The genesis of hydrothermal fluorite-REE deposits in the Gallinas Mountains, New Mexico

Breccia-hosted fluorite-bastnaesite deposits associated with epizonal quartz syenite intrusions in the Gallinas Mountains, New Mexico, provide an important example of hydrothermal rare earth element (REE) mineralization, and an excellent opportunity to investigate the transport and deposition of the REE under hydrothermal conditions. Fluid inclusion studies show that mineralization commenced with the deposition of quartz at a temperature of approximately 400 degrees C from sulfate-rich NaCl-KCl brines having a salinity of similar to 15 wt percent NaCl equiv. These fluids are interpreted to have been of orthomagmatic origin. Fluorite and bastnae- site deposition occurred at slightly lower temperatures, and coincided with the introduction of separate CO2-bearing and sulfate-poor NaCl brines into the system.
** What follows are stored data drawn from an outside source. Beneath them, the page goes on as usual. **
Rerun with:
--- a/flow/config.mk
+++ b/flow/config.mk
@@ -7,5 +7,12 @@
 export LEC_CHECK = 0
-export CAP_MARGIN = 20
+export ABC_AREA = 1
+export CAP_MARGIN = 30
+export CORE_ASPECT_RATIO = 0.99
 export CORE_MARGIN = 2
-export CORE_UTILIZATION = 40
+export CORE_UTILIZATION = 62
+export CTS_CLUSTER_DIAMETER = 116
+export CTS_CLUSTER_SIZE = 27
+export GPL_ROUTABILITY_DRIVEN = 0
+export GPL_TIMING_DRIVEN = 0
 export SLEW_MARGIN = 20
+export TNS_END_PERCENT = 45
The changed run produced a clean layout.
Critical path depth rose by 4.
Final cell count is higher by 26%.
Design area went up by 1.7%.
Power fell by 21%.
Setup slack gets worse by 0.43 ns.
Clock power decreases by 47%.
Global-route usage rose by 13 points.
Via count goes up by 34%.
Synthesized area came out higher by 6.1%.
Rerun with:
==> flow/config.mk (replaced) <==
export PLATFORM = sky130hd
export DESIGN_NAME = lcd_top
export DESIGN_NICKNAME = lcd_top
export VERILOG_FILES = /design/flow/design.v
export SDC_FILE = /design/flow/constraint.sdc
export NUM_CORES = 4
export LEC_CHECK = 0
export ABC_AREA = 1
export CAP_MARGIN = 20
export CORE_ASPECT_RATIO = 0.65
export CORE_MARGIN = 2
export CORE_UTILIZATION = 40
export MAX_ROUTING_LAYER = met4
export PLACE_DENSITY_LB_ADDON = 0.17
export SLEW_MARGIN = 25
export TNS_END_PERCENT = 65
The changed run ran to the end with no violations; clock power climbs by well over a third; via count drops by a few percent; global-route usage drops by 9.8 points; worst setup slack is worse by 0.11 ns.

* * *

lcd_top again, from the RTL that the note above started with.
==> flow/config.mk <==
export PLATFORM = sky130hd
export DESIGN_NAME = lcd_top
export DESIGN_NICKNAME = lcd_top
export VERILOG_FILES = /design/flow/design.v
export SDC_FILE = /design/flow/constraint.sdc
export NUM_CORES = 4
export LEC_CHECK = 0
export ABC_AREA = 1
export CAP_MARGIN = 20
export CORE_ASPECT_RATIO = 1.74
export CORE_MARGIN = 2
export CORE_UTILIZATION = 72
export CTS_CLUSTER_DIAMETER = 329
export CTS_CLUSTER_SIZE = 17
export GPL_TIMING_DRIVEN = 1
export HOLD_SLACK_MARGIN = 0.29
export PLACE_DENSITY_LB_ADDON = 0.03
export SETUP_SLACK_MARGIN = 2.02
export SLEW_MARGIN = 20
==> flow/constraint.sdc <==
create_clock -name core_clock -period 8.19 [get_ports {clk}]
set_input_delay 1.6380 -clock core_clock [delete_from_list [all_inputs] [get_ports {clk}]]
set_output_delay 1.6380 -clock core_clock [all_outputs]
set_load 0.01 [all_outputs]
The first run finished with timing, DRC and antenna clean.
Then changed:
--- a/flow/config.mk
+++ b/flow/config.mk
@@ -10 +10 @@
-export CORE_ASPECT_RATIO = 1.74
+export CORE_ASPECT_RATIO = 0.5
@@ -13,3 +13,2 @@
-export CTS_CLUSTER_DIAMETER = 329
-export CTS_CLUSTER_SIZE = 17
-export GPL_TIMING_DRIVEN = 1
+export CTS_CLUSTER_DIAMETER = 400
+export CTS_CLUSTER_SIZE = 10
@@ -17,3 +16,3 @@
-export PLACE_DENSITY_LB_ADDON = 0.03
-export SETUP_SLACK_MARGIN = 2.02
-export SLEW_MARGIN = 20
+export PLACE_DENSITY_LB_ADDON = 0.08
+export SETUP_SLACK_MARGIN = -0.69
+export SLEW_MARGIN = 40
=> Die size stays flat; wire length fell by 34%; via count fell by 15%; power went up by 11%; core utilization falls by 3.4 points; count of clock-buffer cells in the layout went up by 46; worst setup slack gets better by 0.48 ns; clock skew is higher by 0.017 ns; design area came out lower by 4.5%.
Setup of try-willow:
==> flow/design.v <==
module alu_top(clk, a, b, op, out, carry_out, over_flow, zero);
input clk;
input [31:0] a, b;
input [2:0] op;
output reg [31:0] out;
output reg carry_out, over_flow, zero;
reg [31:0] a_r, b_r;
reg [2:0] op_r;
wire [31:0] alu_out;
wire alu_carry_out, alu_over_flow, alu_zero;
ALU alu_core(a_r, b_r, op_r, alu_out, alu_carry_out, alu_over_flow, alu_zero);
always @(posedge clk) begin
	a_r <= a;
	b_r <= b;
	op_r <= op;
	out <= alu_out;
	carry_out <= alu_carry_out;
	over_flow <= alu_over_flow;
	zero <= alu_zero;
end
endmodule
==> inputs of run a <==
==> flow/design.v <==
module PE (
    input              clk,
    input              CIM_en,
    input              STDW,  
    input              STDR,  
    input        [5:0] STD_A,  
    input        [3:0] weight_in,  
    input      [255:0] act_in,  
    output reg   [3:0] weight_out,  
    output reg  [13:0] PSUM  
);
reg  [255:0] weight;  
integer i;
always @(posedge clk) begin
    for (i = 0; i < 64; i = i+1) begin
        if (STDW && STD_A == i) begin  
            weight[4*i+3 -: 4] <= weight_in;
        end
    end
end
always@(*) begin
    weight_out = 4'b0;
    PSUM = 14'b0;
    if (STDW) begin  
    end
    else if (STDR) begin  
        weight_out = weight[4*STD_A+3 -: 4];
    end
    else begin  
        if (CIM_en) begin
            for (i = 0; i < 64; i = i+1) begin
                PSUM = PSUM + weight[4*i+3 -: 4] * act_in[4*i+3 -: 4];  
            end
        end
    end
end
endmodule
==> flow/run.sh <==
#!/bin/bash
# the make line also repeats each setting of config.mk as NAME=value (left out here)
make -C /OpenROAD-flow-scripts/flow DESIGN_CONFIG=/design/flow/config.mk WORK_HOME=/design/flow/orfs CLKGATE_MAP_FILE= finish
==> flow/config.mk <==
export PLATFORM = sky130hd
export DESIGN_NAME = PE
export DESIGN_NICKNAME = PE
export VERILOG_FILES = /design/flow/design.v
export SDC_FILE = /design/flow/constraint.sdc
export NUM_CORES = 4
export LEC_CHECK = 0
export CAP_MARGIN = 30
export CORE_MARGIN = 2
export CORE_UTILIZATION = 72
export CTS_CLUSTER_DIAMETER = 38
export MAX_ROUTING_LAYER = met4
export PLACE_DENSITY_LB_ADDON = 0.01
export SLEW_MARGIN = 20
export TNS_END_PERCENT = 40
==> flow/constraint.sdc <==
create_clock -name core_clock -period 10.8 [get_ports {clk}]
set_input_delay 2.1600 -clock core_clock [delete_from_list [all_inputs] [get_ports {clk}]]
set_output_delay 2.1600 -clock core_clock [all_outputs]
set_load 0.01 [all_outputs]
==> run b: changes against run a <==
CAP_MARGIN = 20   (was 30)
CORE_UTILIZATION = 25   (was 72)
CTS_CLUSTER_DIAMETER = not set   (was 38)
MAX_ROUTING_LAYER = not set   (was met4)
PLACE_DENSITY_LB_ADDON = not set   (was 0.01)
TNS_END_PERCENT = not set   (was 40)
==> flow/constraint.sdc (replaced) <==
create_clock -name core_clock -period 27.0 [get_ports {clk}]
set_input_delay 5.4000 -clock core_clock [delete_from_list [all_inputs] [get_ports {clk}]]
set_output_delay 5.4000 -clock core_clock [all_outputs]
set_load 0.01 [all_outputs]
==> run c: changes against run a <==
CAP_MARGIN = 20   (was 30)
CORE_ASPECT_RATIO = 0.92   (was not set)
CTS_CLUSTER_DIAMETER = 88   (was 38)
CTS_CLUSTER_SIZE = 50   (was not set)
GPL_ROUTABILITY_DRIVEN = 0   (was not set)
PLACE_DENSITY_LB_ADDON = 0.06   (was 0.01)
SETUP_SLACK_MARGIN = 1.3   (was not set)
TNS_END_PERCENT = not set   (was 40)
==> flow/constraint.sdc (replaced) <==
create_clock -name core_clock -period 9.6 [get_ports {clk}]
set_input_delay 1.9200 -clock core_clock [delete_from_list [all_inputs] [get_ports {clk}]]
set_output_delay 1.9200 -clock core_clock [all_outputs]
set_load 0.01 [all_outputs]
==> results <==
| item | run b | run a | run c |
|---|---|---|---|
| Status | complete, no violations | complete, but fails checks | complete, but fails checks |
| Reasons for failing layout checks | - | setup timing | setup timing |
| Final setup margin | 5396 ps | -3268 ps | -3419 ps |
| Met3 usage in global routing | 2.124% | 16.86% | 10.63% |
| Overall Global Routing Usage | 16.88% | 52.79% | 46.18% |
| Post-detailed-route via-to-cell ratio | 4.227 | 6.262 | 5.828 |
| Count of vias placed by the detailed router | 30450 | 38260 | 35320 |
| Fp_density | 25.17% | 73.14% | 72.45% |
| Cell area after placement | 53160 um^2 | 54870 um^2 | 54920 um^2 |
| Area Overhead vs Synth | 15.05% | 21.10% | 19.11% |
| Clock transition at the registers of the reported paths | 60 ps | 60 ps | 110 ps |
| Number of buffers added by the clock tree synthesis step | 36 | 56 | 23 |

==> trial 19: inputs <==
RTL: the design.v shown in full above, as it stands there.
Settings: LEC_CHECK=0, CAP_MARGIN=20, CORE_MARGIN=2, CORE_UTILIZATION=72, HOLD_SLACK_MARGIN=-0.08, MAX_ROUTING_LAYER=met4, SETUP_SLACK_MARGIN=-0.69, SLEW_MARGIN=20; clock period 10.3 ns.
run.sh (not shown) runs the stock make flow with config.mk's settings and CLKGATE_MAP_FILE=.
==> inputs of build 57, as changes to trial 19 <==
==> flow/config.mk (replaced) <==
export PLATFORM = sky130hd
export DESIGN_NAME = PE
export DESIGN_NICKNAME = PE
export VERILOG_FILES = /design/flow/design.v
export SDC_FILE = /design/flow/constraint.sdc
export NUM_CORES = 4
export LEC_CHECK = 0
export CAP_MARGIN = 20
export CORE_MARGIN = 2
export CORE_UTILIZATION = 40
export PLACE_DENSITY_LB_ADDON = 0.21
export SLEW_MARGIN = 15
==> flow/constraint.sdc (replaced) <==
create_clock -name core_clock -period 20.0 [get_ports {clk}]
set_input_delay 4.0000 -clock core_clock [delete_from_list [all_inputs] [get_ports {clk}]]
set_output_delay 4.0000 -clock core_clock [all_outputs]
set_load 0.01 [all_outputs]
==> results <==
metric	build 57	trial 19
Outcome	complete, no violations	failed layout checks
Reasons for failing layout checks	-	negative setup slack
Number of filler instances in the final layout	11,120	3,196
Area of the chip	0.1211 mm2	0.06778 mm2
Worst hold-check slack	3962 ps	2013 ps
Clock-cell share of area	2.187%	2.178%
Crit. path cell count	27	31
Worst-case setup slack after placement	1581 ps	-3723 ps
Launching instance or port of the critical path	act_in[123]	act_in[96]
Std cell rows	126	93
Number of ordinary and repair buffers in the finished layout	296	798
Multi-input logic area	0.03494 mm2	0.03565 mm2
Taps Inserted	1,536	855
Routability Congestion	0.9464	1.070
Post-detailed-route wirelength per cell	23.38 um	24.91 um
Number of buffers inserted by post-CTS setup repair	0	9
Startpoint of the most critical hold path	weight_in[1]	weight_in[3]
Number of cells in the finished layout apart from fillers	6,223	6,056
Sum of met3 wire segment lengths after detailed routing	9914 um	17,110 um

==> trial 8 <==
// PE: RTL as listed in full above, without the edits since
clock: 22.6 ns
lec_check: 0
cap_margin: 20
core_margin: 2
core_utilization: 23
slew_margin: 20
==> inputs of trial 41, as changes to trial 8 <==
--- a/flow/config.mk
+++ b/flow/config.mk
@@ -8,4 +8,4 @@
 export CAP_MARGIN = 20
 export CORE_MARGIN = 2
-export CORE_UTILIZATION = 23
+export CORE_UTILIZATION = 67
 export SLEW_MARGIN = 20
==> flow/constraint.sdc (replaced) <==
create_clock -name core_clock -period 18.6 [get_ports {clk}]
set_input_delay 3.7200 -clock core_clock [delete_from_list [all_inputs] [get_ports {clk}]]
set_output_delay 3.7200 -clock core_clock [all_outputs]
set_load 0.01 [all_outputs]
==> inputs of build 74, as changes to trial 8 <==
--- a/flow/config.mk
+++ b/flow/config.mk
@@ -6,6 +6,9 @@
 export NUM_CORES = 4
 export LEC_CHECK = 0
-export CAP_MARGIN = 20
+export CAP_MARGIN = 30
 export CORE_MARGIN = 2
-export CORE_UTILIZATION = 23
+export CORE_UTILIZATION = 72
+export MAX_ROUTING_LAYER = met4
+export PLACE_DENSITY_LB_ADDON = 0.01
 export SLEW_MARGIN = 20
+export TNS_END_PERCENT = 40
==> flow/constraint.sdc (replaced) <==
create_clock -name core_clock -period 10.7 [get_ports {clk}]
set_input_delay 2.1400 -clock core_clock [delete_from_list [all_inputs] [get_ports {clk}]]
set_output_delay 2.1400 -clock core_clock [all_outputs]
set_load 0.01 [all_outputs]
==> flow.log <==
[report] implementation figures
[metrics] Non-clk bufs: 295
[metrics] met1 routed wirelength after detailed routing: 64990 um
[metrics] outcome: finished clean
That was trial 8.
==> flow.log <==
[report] implementation figures
[metrics] outcome: finished clean
[metrics] tally of max-capacitance violations: 0
[metrics] met1 routed wirelength after detailed routing: 51510 um
[metrics] vias per cell: 5.556
[metrics] DRC Markers: 0
[metrics] Non-clk bufs: 294
That was trial 41.
==> flow.log <==
[report] implementation figures
[metrics] met1 routed wirelength after detailed routing: 50910 um
[metrics] Non-clk bufs: 787
[metrics] final tally of setup violations: 12
[metrics] stage delay of the slowest cell on the critical path: 0.65 ns
[metrics] failed layout checks: negative setup slack
[metrics] setup slack of the critical path after layout: -2.850 ns
[metrics] outcome: complete, but fails checks
That was build 74.

==> 05-21: inputs <==
// PE: RTL as listed in full above, without the edits since
Settings: LEC_CHECK=0, ABC_AREA=1, CAP_MARGIN=20, CORE_MARGIN=2, CORE_UTILIZATION=72, CTS_CLUSTER_SIZE=96, SLEW_MARGIN=20; clock period 7.17 ns.
==> 05-20 (differences from 05-21) <==
ABC_AREA = default   (was 1)
CTS_CLUSTER_SIZE = default   (was 96)
MAX_ROUTING_LAYER = met4   (was default)
PLACE_DENSITY = 0.65   (was default)
==> flow/constraint.sdc (replaced) <==
create_clock -name core_clock -period 13.8 [get_ports {clk}]
set_input_delay 2.7600 -clock core_clock [delete_from_list [all_inputs] [get_ports {clk}]]
set_output_delay 2.7600 -clock core_clock [all_outputs]
set_load 0.01 [all_outputs]
==> results.py <==
# Auto-generated metrics
metrics = {
    "placed_design": {
        "dp_hpwl_um": 116700,
        "post_dp_cell_area_mm2": 0.05278,
    },
    "run_status": {
        "status": "complete, but fails checks",
        "failed_checks": "negative setup slack",
    },
    "sta": {
        "fin_ws_ns": -0.9543,
        "finalSetupViolations": 10,
    },
    "critical_path": {
        "crit_path_max_incr_delay_ns": 0.56,
    },
    "die": {
        "initial_core_util_pct": 73.14,
    },
    "grt": {
        "grt_max_degree": 65,
        "grt_pass1_wl_um": 214400,
    },
    "logic_synthesis": {
        "syn_avg_cell_area_um2": 10.87,
    },
    "routing": {
        "met1_length_um": 48790,
    },
    "final_layout": {
        "comb_cells": 2867,
    },
}
-- figures above: 05-20

==> results.py <==
# Auto-generated metrics
metrics = {
    "run_status": {
        "status": "complete, but fails checks",
        "failed_checks": "negative setup slack",
    },
    "logic_synthesis": {
        "syn_avg_cell_area_um2": 8.666,
        "yosysChipArea_mm2": 0.04887,
    },
    "placed_design": {
        "dp_hpwl_um": 129000,
    },
    "final_layout": {
        "comb_cells": 3381,
    },
    "sta": {
        "finalSetupViolations": 14,
        "fin_ws_ns": -4.571,
    },
    "grt": {
        "grt_pass1_wl_um": 243600,
        "grt_max_degree": 120,
    },
    "routing": {
        "met1_length_um": 54660,
    },
    "critical_path": {
        "crit_path_max_incr_delay_ns": 0.64,
    },
    "die": {
        "initial_core_util_pct": 72.76,
    },
}
-- figures above: 05-21
Setup of try-fjord:
==> flow/design.v (excerpt) <==
module day3_part2_top( clk, rst, rom_addr, rom_data, sum, done );
clock: 3.29 ns
lec_check: 0
cap_margin: 20
core_margin: 2
core_utilization: 40
slew_margin: 20
run.sh (not shown) runs the stock make flow with config.mk's settings and CLKGATE_MAP_FILE=.
try-fjord went all the way through synthesis, placement and routing and the layout is clean on timing, DRC and antenna.
The inputs of try-raven differ from those of try-fjord as listed below.
Settings: swapping 2 for 9 in CORE_MARGIN; putting ABC_AREA at 0 where nothing was set; putting MIN_ROUTING_LAYER at met2 where nothing was set; swapping 40 for 46 in CORE_UTILIZATION; swapping 20 for 0 in CAP_MARGIN; putting CORE_ASPECT_RATIO at 0.74 where nothing was set; swapping 3.29 for 4.0 in the clock period (ns, I/O delays scaled along).
Notes after the runs:
On final cell count: try-raven sits below try-fjord. The slowest cell on the critical path comes out a2111oi_4 in one run and nor4_4 in the other, namely in try-fjord and try-raven respectively. Against try-fjord, try-raven reports a non-clock buffer count that is lower. In terms of combinational share of power, try-fjord and try-raven differ only marginally. Reported for try-fjord and try-raven, antenna violation net count after detailed routing turned out identical to the last digit. try-raven: worst-case headroom to the max-slew limit is 24 points lower than what try-fjord reported. Higher antenna diode instance count goes to try-raven over try-fjord. On final worst hold slack, try-raven does better than try-fjord. Going from try-fjord to try-raven, maximum operating frequency shows a reduction of about 15%; final critical-path share of the clock period shows a reduction of 2.6 points; amount of wire on met2 after detailed routing shows an increase of 2.5 mm; sequential power shows a reduction of about 18%.
Setup changes, try-raven to try-willow
Settings: CTS_CLUSTER_SIZE newly set to 30; CORE_MARGIN changed from 9 to 2; CAP_MARGIN changed from 0 to 20; CORE_ASPECT_RATIO removed (was 0.74); CORE_UTILIZATION changed from 46 to 70; CTS_CLUSTER_DIAMETER newly set to 201; MIN_ROUTING_LAYER removed (was met2); the clock period (ns, I/O delays scaled along) changed from 4.0 to 1.83.
==> results <==
Status for try-willow and try-raven: clean finish in try-raven only. try-willow | ERROR | clock tree synthesis (4_1_cts). Comparing try-willow against try-raven, there is no change at all in post-synthesis cell count from yosys. Summary of try-willow over try-raven: synthesized cell count ~0 delta, share of synthesized cell area in and-or and or-and compound cells ~0 delta, die span in y -about 14%, pre-CTS setup slack -1.36 ns, post-place instance area +about 15%. Number of cells in the design after placement ended up 5.2% higher on try-willow than on try-raven. Reported for try-willow and try-raven, flip-flop and latch count after synthesis turned out identical to the last digit. In the flow results for try-willow and try-raven, the number of rows created at floorplan is larger on try-raven. Summary of try-willow over try-raven: mapped cell area roughly the same, die size lower.


day3_part2_top again, from the RTL that the note above started with.
make LEC_CHECK=0 ABC_AREA=0 CAP_MARGIN=20 CORE_MARGIN=2 CORE_UTILIZATION=71 CTS_CLUSTER_DIAMETER=205 CTS_CLUSTER_SIZE=15 PLACE_DENSITY=0.74 SLEW_MARGIN=20 finish   # period 1.83 ns
The starting point aborted during 4_1_cts (DPL-0038).
Rerun with:
ABC_AREA = not set   (was 0)
CORE_UTILIZATION = 40   (was 71)
CTS_CLUSTER_DIAMETER = not set   (was 205)
CTS_CLUSTER_SIZE = not set   (was 15)
PLACE_DENSITY = not set   (was 0.74)
clock period = 4.0 ns   (was 1.83 ns; I/O delays follow)
The changed run finished clean.
Synthesized area stays the same.
Synthesized cell count does not change.
Die area rose by 75%.
Rerun with:
ABC_AREA = 0   (was not set)
CORE_ASPECT_RATIO = 0.69   (was not set)
CORE_UTILIZATION = 72   (was 40)
CTS_CLUSTER_DIAMETER = 371   (was not set)
CTS_CLUSTER_SIZE = 97   (was not set)
PLACE_DENSITY = 0.41   (was not set)
clock period = 1.83 ns   (was 4.0 ns; I/O delays follow)
What happened: With this change the flow ended with an error in 4_1_cts (DPL-0038); die size drops by 44%; synthesized area is unchanged; synthesized cell count stays the same.


Starting RTL as in the previous note.
## day3_part2_top
module day3_part2_top( clk, rst, rom_addr, rom_data, sum, done );
make LEC_CHECK=0 CAP_MARGIN=20 CORE_MARGIN=2 CORE_UTILIZATION=64 SLEW_MARGIN=20 finish   # period 2.7 ns
The baseline went through all stages and came out clean.
Rerun with:
- ABC_AREA: not set -> 0
- CORE_UTILIZATION: 64 -> 71
- CTS_CLUSTER_DIAMETER: not set -> 205
- CTS_CLUSTER_SIZE: not set -> 15
- PLACE_DENSITY_LB_ADDON: not set -> 0.28
- clock period: 2.7 -> 1.83 ns (I/O delays scaled with it)
After rerunning: This time the run died in clock tree synthesis. Die size falls by roughly a tenth. Area after synthesis stays the same. Synthesized cell count is unchanged.
Rerun with:
- CELL_PAD_IN_SITES_GLOBAL_PLACEMENT: not set -> 0
- CORE_UTILIZATION: 71 -> 72
- CTS_CLUSTER_DIAMETER: 205 -> 204
- CTS_CLUSTER_SIZE: 15 -> 58
- GPL_ROUTABILITY_DRIVEN: not set -> 1
- GPL_TIMING_DRIVEN: not set -> 1
- MIN_ROUTING_LAYER: not set -> met1
- PLACE_DENSITY_LB_ADDON: 0.28 -> 0.29
- SLEW_MARGIN: 20 -> 40
- TNS_END_PERCENT: not set -> 65
The new run stopped in clock tree synthesis on DPL-0033.
Die size fell by 1.3%.
Synthesized cell count stays the same.
Synthesized area is unchanged.
Rerun with:
- ABC_AREA: 0 -> not set
- CAP_MARGIN: 20 -> 35
- CELL_PAD_IN_SITES_GLOBAL_PLACEMENT: 0 -> not set
- CORE_MARGIN: 2 -> 9
- CORE_UTILIZATION: 72 -> 40
- CTS_CLUSTER_DIAMETER: 204 -> not set
- CTS_CLUSTER_SIZE: 58 -> not set
- GPL_ROUTABILITY_DRIVEN: 1 -> not set
- GPL_TIMING_DRIVEN: 1 -> not set
- MIN_ROUTING_LAYER: met1 -> not set
- PLACE_DENSITY_LB_ADDON: 0.29 -> not set
- SLEW_MARGIN: 40 -> 20
- TNS_END_PERCENT: 65 -> not set
- clock period: 1.83 -> 4.0 ns (I/O delays scaled with it)
Effect: Now the flow finished with timing, DRC and antenna clean; synthesized cell count is unchanged; synthesized area stays the same; die area increases by well over a third.
Rerun with:
- ABC_AREA: not set -> 0
- CAP_MARGIN: 35 -> 20
- CORE_MARGIN: 9 -> 2
- CORE_UTILIZATION: 40 -> 70
- CTS_CLUSTER_DIAMETER: not set -> 203
- CTS_CLUSTER_SIZE: not set -> 36
- clock period: 4.0 -> 1.87 ns (I/O delays scaled with it)
The new run never finished: it broke off in clock tree synthesis; area after synthesis is unchanged; synthesized cell count does not change; die size falls by well over a third.


day3_part2_top again, from the RTL that the note above started with.
export LEC_CHECK = 0
export ABC_AREA = 0
export CAP_MARGIN = 20
export CORE_MARGIN = 2
export CORE_UTILIZATION = 68
export CTS_CLUSTER_DIAMETER = 203
export CTS_CLUSTER_SIZE = 30
export SLEW_MARGIN = 20
create_clock -name core_clock -period 1.87 [get_ports {clk}]
The starting point did not get past global routing (5_1_grt) on DPL-0038.
Then changed:
- ABC_AREA: 0 -> not set
- CORE_UTILIZATION: 68 -> 30
- CTS_CLUSTER_DIAMETER: 203 -> not set
- CTS_CLUSTER_SIZE: 30 -> not set
- clock period: 1.87 -> 3.29 ns (I/O delays scaled with it)
Result: The changed run passed the timing, DRC and antenna checks. Die size rose by about 120%. Synthesized area does not change. Synthesized cell count is unchanged.
Then changed:
- ABC_AREA: not set -> 0
- CELL_PAD_IN_SITES_GLOBAL_PLACEMENT: not set -> 0
- CORE_UTILIZATION: 30 -> 71
- CTS_CLUSTER_DIAMETER: not set -> 204
- CTS_CLUSTER_SIZE: not set -> 58
- GPL_ROUTABILITY_DRIVEN: not set -> 1
- GPL_TIMING_DRIVEN: not set -> 1
- MIN_ROUTING_LAYER: not set -> met1
- PLACE_DENSITY_LB_ADDON: not set -> 0.29
- SLEW_MARGIN: 20 -> 40
- TNS_END_PERCENT: not set -> 65
- clock period: 3.29 -> 1.83 ns (I/O delays scaled with it)
The new run ended with an error in global routing (5_1_grt), error DPL-0038.
Area after synthesis stays the same.
Die area goes down by about 60%.
Synthesized cell count is unchanged.
Power figures rest on the tool's default switching activity, not on a simulated workload.
== P ==
## updateNeuron
module updateNeuron
(
	input						clk				,
	input						rst_n			,
	input						i_run			,
	input						i_init			,
	input						i_s_lern		,
	input						i_s_infr		,
	input signed 	[24:0]  	exc_current		,
	input signed 	[24:0]  	inh_current		,
	output 						o_s_init		,
	output						o_spike			,
	output						o_valid			,
	output			[4:0]		o_neuron_idx	,
	output			[49:0]		d_c				,
	output			[4:0]		addr_c			,
	output						ce_c			,
	output						we_c			,
	input			[49:0]		q_c				,
	output			[54:0]		d_m				,
	output			[4:0]		addr_m			,
	output						ce_m			,
	output						we_m			,
	input			[54:0]		q_m
);
make LEC_CHECK=0 CAP_MARGIN=0 CORE_ASPECT_RATIO=1.52 CORE_MARGIN=5 CORE_UTILIZATION=15 CTS_CLUSTER_DIAMETER=283 GPL_ROUTABILITY_DRIVEN=1 GPL_TIMING_DRIVEN=1 PLACE_DENSITY_LB_ADDON=0.25 SETUP_SLACK_MARGIN=-0.01 SLEW_MARGIN=20 finish   # period 7.72 ns
run.sh (not shown) runs the stock make flow with config.mk's settings and CLKGATE_MAP_FILE=.
P finished end to end and its layout was clean on timing, DRC and antenna.
== alpha ==
==> flow/design.v (excerpt) <==
module  CONV(
	input				clk,
	input				reset,
	output logic		busy,	
	input				ready,	
	output logic [13:0]	iaddr,
	input  		 [7:0]	idata,	
	output logic		ioe,
	output logic		wen_L0,
	output logic		oe_L0,
	output logic [13:0]	addr_L0,
	output logic [11:0] w_data_L0,
	input  		 [11:0] r_data_L0,
	output logic 		wen_L1,
	output logic		oe_L1,
	output logic [11:0]	addr_L1,
	output logic [11:0]	w_data_L1,
	input  		 [11:0]	r_data_L1,
	output logic		oe_weight,
	output logic [15:0]	addr_weight,
	input  logic signed  [7:0]  r_data_weight,
	output logic		wen_L2,
	output logic [3:0]	addr_L2,
	output logic [31:0]	w_data_L2
	);
Size: roughly 4900 cells after synthesis, roughly 400 flip-flops, roughly 38000 um2 of cells after synthesis.
clock: 13.0 ns
lec_check: 0
abc_area: 1
cap_margin: 5
cell_pad_in_sites_detail_placement: 1
cell_pad_in_sites_global_placement: 1
core_aspect_ratio: 0.54
core_margin: 3
core_utilization: 51
cts_cluster_size: 88
gpl_routability_driven: 1
gpl_timing_driven: 0
hold_slack_margin: 0.04
min_routing_layer: met1
place_density_lb_addon: 0.16
slew_margin: 20
run.sh (not shown) runs the stock make flow with config.mk's settings and CLKGATE_MAP_FILE=.
Per the final summary, alpha finished and its layout is clean on timing, DRC and antenna.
These fluids are considered to have been of external origin, the latter being a formation water that circulated in surrounding Permian sandstones and limestones. Evaluation of the available thermodynamic data on the aqueous speciation of REE, and the preliminary data on the chemistry of the fluids obtained in this study, suggest that the REE were dissolved primarily as fluoride complexes. A model is proposed in which the REE were transported by the orthomagmatic fluids, and deposited as bastnaesite owing to destabilization of REE-fluoride complexes. The latter occurred in response to the sharp reduction in F- activity that accompanied large scale deposition of fluorite as a result of mixing of the orthomagmatic fluids and formation waters. This mixing also led to the deposition of anhydrite and barite owing to the interaction of externally introduced calcium and barium ions with orthomagmatic sulfate ions. The later stages in the evolution of the Gallinas Mountains hydrothermal system were marked by increased incursion of external fluids, and the alteration of bastnaesite to Ca bastnaesite and minor deposition of Ca bastnaesite and parisite owing to lowered F-/CO32- ratios and/or increased Ca2+ activity. The study suggests that Ca-free, REE fluoride-bearing fluids are an important ingredient for REE mineralization, that mixing of such fluids with Ca-, carbonate-bearing fluids or interaction with carbonate rocks is a major control of REE-fluorocarbonate mineral deposition, and that the occurrence of fluorite could provide an important guide in the exploration for economic REE deposits.